What happened today looking at the clouds: Today the clouds stood still because the raygun was broken.


My phone rang as I was about to leave for my last treatment. The radiation therapist said the machine was broken, but they had a team of engineers coming in over the weekend to fix it.
I told myself, ya gotta roll with it. Now I had a three day weekend to heal and rest before my last treatment. I knew I could use the time.
Beanie cap sweat pants guy caught me yesterday as I was putting my shoes on. 
He was leaving as I was arriving.
He admired my socks.
I don’t know how many years I’ve worn Thorlos. Probably since my early running days in the late 70’s back when I was a hash house harrier. I got hooked on them because of their thick absorbent weave, and when you love you love em.’ 
In thousands of miles, I’ve never gotten a blister.
I told beanie cap sweat pants guy they’re one of the most important things you can have crossing the finish line of a marathon.
Turns out beanie cap sweat pants guy was a technical mountain climber and had gotten hooked that way. He rattled off an impressive sounding bunch of names I couldn’t pronounce, much less locate on the map and said how his Thorlos had been to everyone of those places. 
I heard one of the radiation therapists congratulate him on his last day of treatment from inside the lead lined room. 
He gave me an intense gaze and offered me prayer hands.
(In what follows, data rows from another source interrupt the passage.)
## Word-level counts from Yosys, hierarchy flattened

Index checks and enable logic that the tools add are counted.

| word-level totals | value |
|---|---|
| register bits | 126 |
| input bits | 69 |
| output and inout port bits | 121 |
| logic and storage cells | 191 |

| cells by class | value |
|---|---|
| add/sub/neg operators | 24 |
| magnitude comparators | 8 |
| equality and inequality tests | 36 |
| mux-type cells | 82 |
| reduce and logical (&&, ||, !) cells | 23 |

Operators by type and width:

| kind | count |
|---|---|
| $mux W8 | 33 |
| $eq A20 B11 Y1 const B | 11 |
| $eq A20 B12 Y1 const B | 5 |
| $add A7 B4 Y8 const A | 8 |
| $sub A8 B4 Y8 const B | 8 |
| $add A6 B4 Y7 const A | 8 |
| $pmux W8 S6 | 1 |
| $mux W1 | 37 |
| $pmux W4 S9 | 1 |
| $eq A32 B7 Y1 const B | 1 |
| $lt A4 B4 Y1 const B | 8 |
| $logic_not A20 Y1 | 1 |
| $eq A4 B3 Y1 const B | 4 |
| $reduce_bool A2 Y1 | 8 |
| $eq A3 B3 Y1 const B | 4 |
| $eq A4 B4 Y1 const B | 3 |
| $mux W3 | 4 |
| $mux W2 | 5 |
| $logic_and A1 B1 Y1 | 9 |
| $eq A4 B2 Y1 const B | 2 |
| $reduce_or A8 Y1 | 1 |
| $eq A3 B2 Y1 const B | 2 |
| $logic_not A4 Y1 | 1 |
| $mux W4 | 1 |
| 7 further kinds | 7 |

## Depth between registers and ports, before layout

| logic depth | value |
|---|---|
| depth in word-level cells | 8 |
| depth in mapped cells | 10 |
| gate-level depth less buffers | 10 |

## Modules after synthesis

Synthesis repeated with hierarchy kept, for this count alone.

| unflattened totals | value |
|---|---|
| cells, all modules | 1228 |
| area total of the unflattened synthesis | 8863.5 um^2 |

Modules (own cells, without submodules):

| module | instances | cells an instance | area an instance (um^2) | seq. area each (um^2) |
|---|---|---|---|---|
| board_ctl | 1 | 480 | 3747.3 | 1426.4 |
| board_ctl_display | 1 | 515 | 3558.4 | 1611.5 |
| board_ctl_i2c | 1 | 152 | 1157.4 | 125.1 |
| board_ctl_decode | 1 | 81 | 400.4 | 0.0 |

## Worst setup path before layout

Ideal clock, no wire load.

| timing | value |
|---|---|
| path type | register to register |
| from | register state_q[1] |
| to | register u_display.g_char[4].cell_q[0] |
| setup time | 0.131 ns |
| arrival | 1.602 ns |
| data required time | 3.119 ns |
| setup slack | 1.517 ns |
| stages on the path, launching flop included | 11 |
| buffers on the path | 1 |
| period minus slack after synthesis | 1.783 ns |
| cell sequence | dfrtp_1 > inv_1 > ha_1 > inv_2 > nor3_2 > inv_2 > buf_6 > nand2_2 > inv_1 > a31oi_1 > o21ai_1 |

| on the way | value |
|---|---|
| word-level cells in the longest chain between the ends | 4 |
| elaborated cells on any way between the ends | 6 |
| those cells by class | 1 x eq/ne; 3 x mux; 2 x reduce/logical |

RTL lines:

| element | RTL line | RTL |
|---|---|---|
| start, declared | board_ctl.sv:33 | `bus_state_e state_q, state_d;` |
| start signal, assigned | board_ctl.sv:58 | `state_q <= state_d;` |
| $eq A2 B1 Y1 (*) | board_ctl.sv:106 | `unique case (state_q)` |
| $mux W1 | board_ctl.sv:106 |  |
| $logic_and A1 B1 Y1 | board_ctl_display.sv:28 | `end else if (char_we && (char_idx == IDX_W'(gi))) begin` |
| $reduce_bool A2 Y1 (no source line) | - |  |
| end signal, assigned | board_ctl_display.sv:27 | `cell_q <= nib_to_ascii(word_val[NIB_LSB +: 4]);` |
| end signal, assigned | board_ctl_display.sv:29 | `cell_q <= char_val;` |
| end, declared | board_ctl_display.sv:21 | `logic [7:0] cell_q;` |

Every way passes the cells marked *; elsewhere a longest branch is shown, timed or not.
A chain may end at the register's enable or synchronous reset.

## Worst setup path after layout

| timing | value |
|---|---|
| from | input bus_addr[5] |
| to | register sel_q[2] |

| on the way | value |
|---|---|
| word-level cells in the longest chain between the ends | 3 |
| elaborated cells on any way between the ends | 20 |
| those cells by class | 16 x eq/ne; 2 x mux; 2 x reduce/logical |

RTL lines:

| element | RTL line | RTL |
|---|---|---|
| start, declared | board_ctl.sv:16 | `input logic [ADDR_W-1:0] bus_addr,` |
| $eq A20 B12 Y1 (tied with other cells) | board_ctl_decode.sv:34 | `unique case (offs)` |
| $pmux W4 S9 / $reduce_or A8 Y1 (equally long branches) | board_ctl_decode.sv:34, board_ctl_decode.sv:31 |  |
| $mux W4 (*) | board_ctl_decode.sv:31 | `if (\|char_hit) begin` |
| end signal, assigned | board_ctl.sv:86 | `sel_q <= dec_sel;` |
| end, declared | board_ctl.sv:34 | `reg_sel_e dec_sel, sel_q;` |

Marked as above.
==> config.mk <==
export PLATFORM = sky130hd
export DESIGN_NAME = fpla_core
export DESIGN_NICKNAME = d
export VERILOG_FILES = /design/src/rtl/fpla_pkg.sv /design/src/rtl/fpla_cfg_store.sv /design/src/rtl/fpla_and_plane.sv /design/src/rtl/fpla_or_plane.sv /design/src/rtl/fpla_core.sv
export SDC_FILE = /design/constraint.sdc
export NUM_CORES = 1
export LEC_CHECK = 0
export BUFFER_PORTS_ARGS = -buffer_cell sky130_fd_sc_hd__buf_2
export CAP_MARGIN = 20
export CORE_MARGIN = 3
export CORE_UTILIZATION = 30
export DETAILED_ROUTE_END_ITERATION = 16
export PLACE_DENSITY = 0.43
export SLEW_MARGIN = 20
export SYNTH_ARGS = -nofsm -noshare
export SYNTH_HDL_FRONTEND = slang
export SYNTH_SLANG_ARGS = --single-unit
==> constraint.sdc <==
create_clock -name clk -period 2.8 [get_ports clk]
set_clock_uncertainty 0.15 [all_clocks]
set_input_delay 0.56 -clock clk [delete_from_list [all_inputs] [get_ports clk]]
set_output_delay 0.56 -clock clk [all_outputs]
set_load 0.005 [all_outputs]
==> src/rtl/fpla_pkg.sv <==
`timescale 1ns/1ps
package fpla_pkg;
   localparam logic [1:0] LINK_NONE = 2'b00;
   localparam logic [1:0] LINK_TRUE = 2'b01;
   localparam logic [1:0] LINK_COMP = 2'b10;
   localparam logic [1:0] LINK_BOTH = 2'b11;

   // A literal pair lets a term through unless a connected literal is low.
   function automatic logic lit_pass(input logic [1:0] link, input logic t_lit, input logic c_lit);
      return !((link[0] && !t_lit) || (link[1] && !c_lit));
   endfunction
endpackage

==> src/rtl/fpla_cfg_store.sv <==
`timescale 1ns/1ps
module fpla_cfg_store #(
   parameter int N_IN   = 4,
   parameter int N_TERM = 6,
   parameter int N_OUT  = 3,
   parameter int AW     = 3
) (
   input  logic                               clk,
   input  logic                               rst_n,
   input  logic                               we,
   input  logic                               erase,
   input  logic [AW-1:0]                      addr,
   input  logic [2*N_IN-1:0]                  and_row,
   input  logic [N_OUT-1:0]                   or_row,
   input  logic [N_OUT-1:0]                   pol,
   output logic [N_TERM-1:0][2*N_IN-1:0]      and_links,
   output logic [N_TERM-1:0][N_OUT-1:0]       or_links,
   output logic [N_OUT-1:0]                   pol_q
);
   localparam logic [AW:0] ROW_LIMIT = (AW+1)'(N_TERM);

   logic addr_ok;
   assign addr_ok = {1'b0, addr} < ROW_LIMIT;

   always_ff @(posedge clk) begin
      if (!rst_n || erase) begin
         and_links <= '1;
         or_links  <= '1;
         pol_q     <= '0;
      end else if (we && addr_ok) begin
         and_links[addr] <= and_row;
         or_links[addr]  <= or_row;
         pol_q           <= pol;
      end
   end
endmodule

==> src/rtl/fpla_and_plane.sv <==
`timescale 1ns/1ps
module fpla_and_plane
   import fpla_pkg::*;
#(
   parameter int N_IN   = 4,
   parameter int N_TERM = 6
) (
   input  logic [N_IN-1:0]                    in_vec,
   input  logic [N_TERM-1:0][2*N_IN-1:0]      and_links,
   output logic [N_TERM-1:0]                  term_vec
);
   logic [N_IN-1:0] lit_t;
   logic [N_IN-1:0] lit_c;

   for (genvar i = 0; i < N_IN; i++) begin : g_buf
      assign lit_t[i] = in_vec[i];
      assign lit_c[i] = ~in_vec[i];
   end

   for (genvar t = 0; t < N_TERM; t++) begin : g_term
      always_comb begin
         logic acc;
         acc = 1'b1;
         for (int i = 0; i < N_IN; i++) begin
            acc = acc & lit_pass(and_links[t][2*i +: 2], lit_t[i], lit_c[i]);
         end
         term_vec[t] = acc;
      end
   end
endmodule
**src/rtl/pci_cfg_pkg.sv**
```systemverilog
package pci_cfg_pkg;

  localparam logic [1:0] SZ_BYTE = 2'd0;
  localparam logic [1:0] SZ_HALF = 2'd1;
  localparam logic [1:0] SZ_WORD = 2'd2;

  localparam logic [1:0] ST_OK    = 2'd0;
  localparam logic [1:0] ST_ALIGN = 2'd1;
  localparam logic [1:0] ST_ABORT = 2'd2;

  // control -> datapath strobes
  typedef struct packed {
    logic latch;     // take a new request
    logic issue;     // request goes to the PCI side; update bus field
    logic capRead;   // good read response: extract or merge
    logic capAbort;  // response carried an abort
  } strobe_t;

  // datapath -> control decode
  typedef struct packed {
    logic skip;      // out of range, not issued
    logic reject;    // size/alignment error
    logic narrow;    // byte or halfword
    logic wrIn;      // incoming request is a write
    logic isWrite;   // latched request is a write
  } decode_t;

endpackage

```
**src/rtl/pci_cfg_ctrl.sv**
```systemverilog
module pci_cfg_ctrl
  import pci_cfg_pkg::*;
(
  input  logic    clk,
  input  logic    rstN,
  input  logic    reqValid,
  input  decode_t dec,
  input  logic    pciRspValid,
  input  logic    pciRspAbort,
  output strobe_t st,
  output logic    busy,
  output logic    doneValid,
  output logic    pciReqValid,
  output logic    pciReqWrite
);

  typedef enum logic [2:0] {
    S_IDLE, S_RDREQ, S_RDWAIT, S_WRREQ, S_WRWAIT, S_DONE
  } state_e;

  state_e state, nxt;

  always_ff @(posedge clk) begin
    if (!rstN) state <= S_IDLE;
    else       state <= nxt;
  end

  always_comb begin
    nxt = state;
    st  = '0;
    case (state)
      S_IDLE: begin
        if (reqValid) begin
          st.latch = 1'b1;
          if (dec.skip || dec.reject) begin
            nxt = S_DONE;
          end else begin
            st.issue = 1'b1;
            nxt = (dec.wrIn && !dec.narrow) ? S_WRREQ : S_RDREQ;
          end
        end
      end
      S_RDREQ:  nxt = S_RDWAIT;
      S_RDWAIT: begin
        if (pciRspValid) begin
          if (pciRspAbort) begin
            st.capAbort = 1'b1;
            nxt = S_DONE;
          end else begin
            st.capRead = 1'b1;
            nxt = dec.isWrite ? S_WRREQ : S_DONE;
          end
        end
      end
      S_WRREQ:  nxt = S_WRWAIT;
      S_WRWAIT: begin
        if (pciRspValid) begin
          st.capAbort = pciRspAbort;
          nxt = S_DONE;
        end
      end
      S_DONE:   nxt = S_IDLE;
      default:  nxt = S_IDLE;
    endcase
  end

  assign busy        = (state != S_IDLE);
  assign doneValid   = (state == S_DONE);
  assign pciReqValid = (state == S_RDREQ) || (state == S_WRREQ);
  assign pciReqWrite = (state == S_WRREQ);

endmodule

```
**src/rtl/pci_cfg_dpath.sv**
```systemverilog
module pci_cfg_dpath
  import pci_cfg_pkg::*;
#(
  parameter int          BUS_W    = 9,
  parameter int          DEVFN_W  = 8,
  parameter int          OFS_W    = 8,
  parameter int          DATA_W   = 32,
  parameter int          ADDR_W   = 32,
  parameter logic [31:0] WIN_BASE = 32'h8001_0000,
  parameter int          SELF_BUS = 256,
  parameter int          BUS0_ADD = 48,
  parameter int          MAX_ID   = 15,
  parameter int          BUSF_LSB = 23,
  parameter int          BUSF_W   = 4,
  parameter int          TO_BIT   = 8
)(
  input  logic               clk,
  input  logic               rstN,
  input  logic               reqWrite,
  input  logic [BUS_W-1:0]   reqBus,
  input  logic [DEVFN_W-1:0] reqDevFn,
  input  logic [OFS_W-1:0]   reqOffset,
  input  logic [1:0]         reqSize,
  input  logic [DATA_W-1:0]  reqWdata,
  input  strobe_t            st,
  output decode_t            dec,
  output logic [1:0]         doneStatus,
  output logic [DATA_W-1:0]  doneRdata,
  input  logic               csrWrite,
  input  logic [DATA_W-1:0]  csrWdata,
  output logic [DATA_W-1:0]  csrRdata,
  output logic [ADDR_W-1:0]  pciAddr,
  output logic [DATA_W-1:0]  pciWdata,
  input  logic [DATA_W-1:0]  pciRspData
);

  localparam int NBYTES = DATA_W / 8;
  localparam int SLOT_W = DEVFN_W - 3;
  localparam logic [DATA_W-1:0] TO_MASK = DATA_W'(1) << TO_BIT;

  // ---------------- request decode ----------------
  logic               selfSel;
  logic [BUSF_W-1:0]  effBusLow;
  logic [DEVFN_W-1:0] effDevFn;
  logic [SLOT_W-1:0]  slotIn;
  logic               skipIn, badAlign, rejectIn;

  assign selfSel   = (reqBus == BUS_W'(SELF_BUS));
  assign effBusLow = selfSel ? '0 : reqBus[BUSF_W-1:0];
  assign slotIn    = reqDevFn[DEVFN_W-1:3];

  always_comb begin
    if (selfSel)                 effDevFn = '0;
    else if (reqBus == '0)       effDevFn = reqDevFn + DEVFN_W'(BUS0_ADD);
    else                         effDevFn = reqDevFn;
  end

  assign skipIn = !selfSel &&
                  ((reqBus > BUS_W'(MAX_ID)) || (slotIn > SLOT_W'(MAX_ID)));

  always_comb begin
    case (reqSize)
      SZ_BYTE: badAlign = 1'b0;
      SZ_HALF: badAlign = reqOffset[0];
      SZ_WORD: badAlign = |reqOffset[1:0];
      default: badAlign = 1'b1;
    endcase
  end

  assign rejectIn = !skipIn && badAlign;

  // ---------------- latched request ----------------
  logic               wrR;
  logic [DEVFN_W-1:0] devFnR;
  logic [OFS_W-1:0]   offR;
  logic [1:0]         sizeR;
  logic [DATA_W-1:0]  wdataR, wordR, rdataR;
  logic [1:0]         statusR;
  logic [DATA_W-1:0]  csrR, csrNext;

  assign dec.skip    = skipIn;
  assign dec.reject  = rejectIn;
  assign dec.narrow  = (reqSize == SZ_BYTE) || (reqSize == SZ_HALF);
  assign dec.wrIn    = reqWrite;
  assign dec.isWrite = wrR;

  // ---------------- byte order ----------------
  logic [DATA_W-1:0] rspHost;

  for (genvar b = 0; b < NBYTES; b++) begin : g_swap
    assign rspHost[8*b +: 8]  = pciRspData[DATA_W-8-8*b +: 8];
    assign pciWdata[8*b +: 8] = wordR[DATA_W-8-8*b +: 8];
  end

  // ---------------- lane handling ----------------
  logic [4:0]        laneShift;
  logic [DATA_W-1:0] sizeMask, laneOut, mergeWord;

  assign laneShift = {offR[1:0], 3'b000};

  always_comb begin
    case (sizeR)
      SZ_BYTE: sizeMask = DATA_W'(8'hFF);
      SZ_HALF: sizeMask = DATA_W'(16'hFFFF);
      default: sizeMask = '1;
    endcase
  end

  assign laneOut   = (rspHost >> laneShift) & sizeMask;
  assign mergeWord = (rspHost & ~(sizeMask << laneShift)) |
                     ((wdataR & sizeMask) << laneShift);

  // ---------------- address ----------------
  assign pciAddr = ADDR_W'(WIN_BASE) |
                   (ADDR_W'(devFnR) << 8) |
                   ADDR_W'({offR[OFS_W-1:2], 2'b00});

  // ---------------- control/status register ----------------
  always_comb begin
    csrNext = csrR;
    if (csrWrite)
      csrNext = (csrWdata & ~TO_MASK) | (csrR & TO_MASK & ~csrWdata);
    if (st.issue)
      csrNext[BUSF_LSB +: BUSF_W] = effBusLow;
    if (st.capAbort)
      csrNext[TO_BIT] = 1'b1;
  end

  always_ff @(posedge clk) begin
    if (!rstN) begin
      wrR     <= 1'b0;
      devFnR  <= '0;
      offR    <= '0;
      sizeR   <= SZ_WORD;
      wdataR  <= '0;
      wordR   <= '0;
      rdataR  <= '0;
      statusR <= ST_OK;
      csrR    <= '0;
    end else begin
      csrR <= csrNext;
      if (st.latch) begin
        wrR     <= reqWrite;
        devFnR  <= effDevFn;
        offR    <= reqOffset;
        sizeR   <= reqSize;
        wdataR  <= reqWdata;
        wordR   <= reqWdata;
        statusR <= rejectIn ? ST_ALIGN : ST_OK;
        rdataR  <= (skipIn && !reqWrite) ? '1 : '0;
      end
      if (st.capRead) begin
        if (wrR) wordR  <= mergeWord;
        else     rdataR <= laneOut;
      end
      if (st.capAbort) begin
        rdataR  <= '1;
        statusR <= ST_ABORT;
      end
    end
  end

  assign doneStatus = statusR;
  assign doneRdata  = rdataR;
  assign csrRdata   = csrR;

endmodule

```
**src/rtl/pci_cfg_xlate.sv**
```systemverilog
module pci_cfg_xlate
  import pci_cfg_pkg::*;
#(
  parameter int          BUS_W    = 9,
  parameter int          DEVFN_W  = 8,
  parameter int          OFS_W    = 8,
  parameter int          DATA_W   = 32,
  parameter int          ADDR_W   = 32,
  parameter logic [31:0] WIN_BASE = 32'h8001_0000,
  parameter int          SELF_BUS = 256,
  parameter int          BUS0_ADD = 48,
  parameter int          MAX_ID   = 15,
  parameter int          BUSF_LSB = 23,
  parameter int          BUSF_W   = 4,
  parameter int          TO_BIT   = 8
)(
  input  logic               clk,
  input  logic               rstN,
  input  logic               reqValid,
  input  logic               reqWrite,
  input  logic [BUS_W-1:0]   reqBus,
  input  logic [DEVFN_W-1:0] reqDevFn,
  input  logic [OFS_W-1:0]   reqOffset,
  input  logic [1:0]         reqSize,
  input  logic [DATA_W-1:0]  reqWdata,
  output logic               busy,
  output logic               doneValid,
  output logic [1:0]         doneStatus,
  output logic [DATA_W-1:0]  doneRdata,
  input  logic               csrWrite,
  input  logic [DATA_W-1:0]  csrWdata,
  output logic [DATA_W-1:0]  csrRdata,
  output logic               pciReqValid,
  output logic               pciReqWrite,
  output logic [ADDR_W-1:0]  pciAddr,
  output logic [DATA_W-1:0]  pciWdata,
  input  logic               pciRspValid,
  input  logic               pciRspAbort,
  input  logic [DATA_W-1:0]  pciRspData
);

  strobe_t st;
  decode_t dec;

  pci_cfg_ctrl u_ctrl (
    .clk         (clk),
    .rstN        (rstN),
    .reqValid    (reqValid),
    .dec         (dec),
    .pciRspValid (pciRspValid),
    .pciRspAbort (pciRspAbort),
    .st          (st),
    .busy        (busy),
    .doneValid   (doneValid),
    .pciReqValid (pciReqValid),
    .pciReqWrite (pciReqWrite)
  );

  pci_cfg_dpath #(
    .BUS_W(BUS_W), .DEVFN_W(DEVFN_W), .OFS_W(OFS_W), .DATA_W(DATA_W),
    .ADDR_W(ADDR_W), .WIN_BASE(WIN_BASE), .SELF_BUS(SELF_BUS),
    .BUS0_ADD(BUS0_ADD), .MAX_ID(MAX_ID), .BUSF_LSB(BUSF_LSB),
    .BUSF_W(BUSF_W), .TO_BIT(TO_BIT)
  ) u_dpath (
    .clk        (clk),
    .rstN       (rstN),
    .reqWrite   (reqWrite),
    .reqBus     (reqBus),
    .reqDevFn   (reqDevFn),
    .reqOffset  (reqOffset),
    .reqSize    (reqSize),
    .reqWdata   (reqWdata),
    .st         (st),
    .dec        (dec),
    .doneStatus (doneStatus),
    .doneRdata  (doneRdata),
    .csrWrite   (csrWrite),
    .csrWdata   (csrWdata),
    .csrRdata   (csrRdata),
    .pciAddr    (pciAddr),
    .pciWdata   (pciWdata),
    .pciRspData (pciRspData)
  );

endmodule

```
**config.mk**
```make
export PLATFORM = sky130hd
export DESIGN_NAME = pci_cfg_xlate
export DESIGN_NICKNAME = d
export VERILOG_FILES = /design/src/rtl/pci_cfg_pkg.sv /design/src/rtl/pci_cfg_ctrl.sv /design/src/rtl/pci_cfg_dpath.sv /design/src/rtl/pci_cfg_xlate.sv
export SDC_FILE = /design/constraint.sdc
export NUM_CORES = 1
export LEC_CHECK = 0
export ABC_AREA = 1
export BUFFER_PORTS_ARGS = -buffer_cell sky130_fd_sc_hd__buf_2
export CAP_MARGIN = 20
export CORE_UTILIZATION = 55
export CTS_CLUSTER_DIAMETER = 100
export DETAILED_ROUTE_END_ITERATION = 10
export PLACE_DENSITY = 0.93
export SYNTH_ARGS = -nofsm -noshare
export SYNTH_HDL_FRONTEND = slang
export SYNTH_SLANG_ARGS = --single-unit
```
**constraint.sdc**
```tcl
create_clock -name clk -period 4.35 [get_ports clk]
set_input_delay 0.435 -clock clk [delete_from_list [all_inputs] [get_ports clk]]
set_output_delay 0.435 -clock clk [all_outputs]
set_load 0.01 [all_outputs]
```
--- config.mk ---
export PLATFORM = sky130hd
export DESIGN_NAME = bch15_syndrome
export DESIGN_NICKNAME = d
export VERILOG_FILES = /design/src/rtl/bch15_syndrome.sv
export SDC_FILE = /design/constraint.sdc
export NUM_CORES = 1
export LEC_CHECK = 0
export CORE_ASPECT_RATIO = 1.25
export CORE_MARGIN = 2
export CORE_UTILIZATION = 50
export CTS_BUF_LIST = sky130_fd_sc_hd__clkbuf_8
export CTS_CLUSTER_SIZE = 30
export DETAILED_ROUTE_END_ITERATION = 8
export HOLD_SLACK_MARGIN = 0.1
export PLACE_DENSITY = 0.82
export SLEW_MARGIN = 0
export SYNTH_ARGS = -nofsm -noshare
export SYNTH_HDL_FRONTEND = slang
export SYNTH_SLANG_ARGS = --single-unit
--- constraint.sdc ---
create_clock -name clk -period 2.1 [get_ports clk]
set_clock_uncertainty 0.2 [all_clocks]
set_input_delay 0.21 -clock clk [delete_from_list [all_inputs] [get_ports clk]]
set_output_delay 0.21 -clock clk [all_outputs]
set_load 0.05 [all_outputs]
Then he turned and left in silence.
I thought to myself there’s not going to be anything silent about me when I finish this carnival ride. I want a bell to ring! I want people to know I’ve persevered through some crazy shit.
The universe has put some crazy stuff on my path but over the years I’ve learned to trust the universe; not religion, but the universe. 
It’s taken most of the arrows in my quiver to get me through it, but the list of things that’s not going to take me out is growing, and I like that.
I trust the universe because its brought me where I am, not unscathed, but with a nice patina and a rather interesting assortment of cracks that never leave a dull moment.
Current circumstances have really underlined human interdependence.
I’m having this experience, but no way could I chart a course to unravel the menagerie without my fellow humans. We can not overcome alone.
We cannot heal alone.

‘Fly me to the moon
Let me play among the stars
Let me see what spring is like on
Jupiter and Mars.’

F. Sinatra

One can not get to the stars alone.
I’ve participated in the healing arts as the healer and the healed.
Never was I alone. 
The intricacies of healing ❤️‍🩹 take place on several levels and all of them flow through the quantum field. Everything that is not something else is the field.
The field is a medium, like the artist’s canvas where energies mix like colors to restore health.
It’s against this backdrop that the portrait of new me is being created.
I embrace it and go forward knowing I’m never alone.
Thank you for looking in on my journey.
One more day. Monday will be the last day.
🙏

‘You can’t wait until life isn’t hard anymore before you are happy.’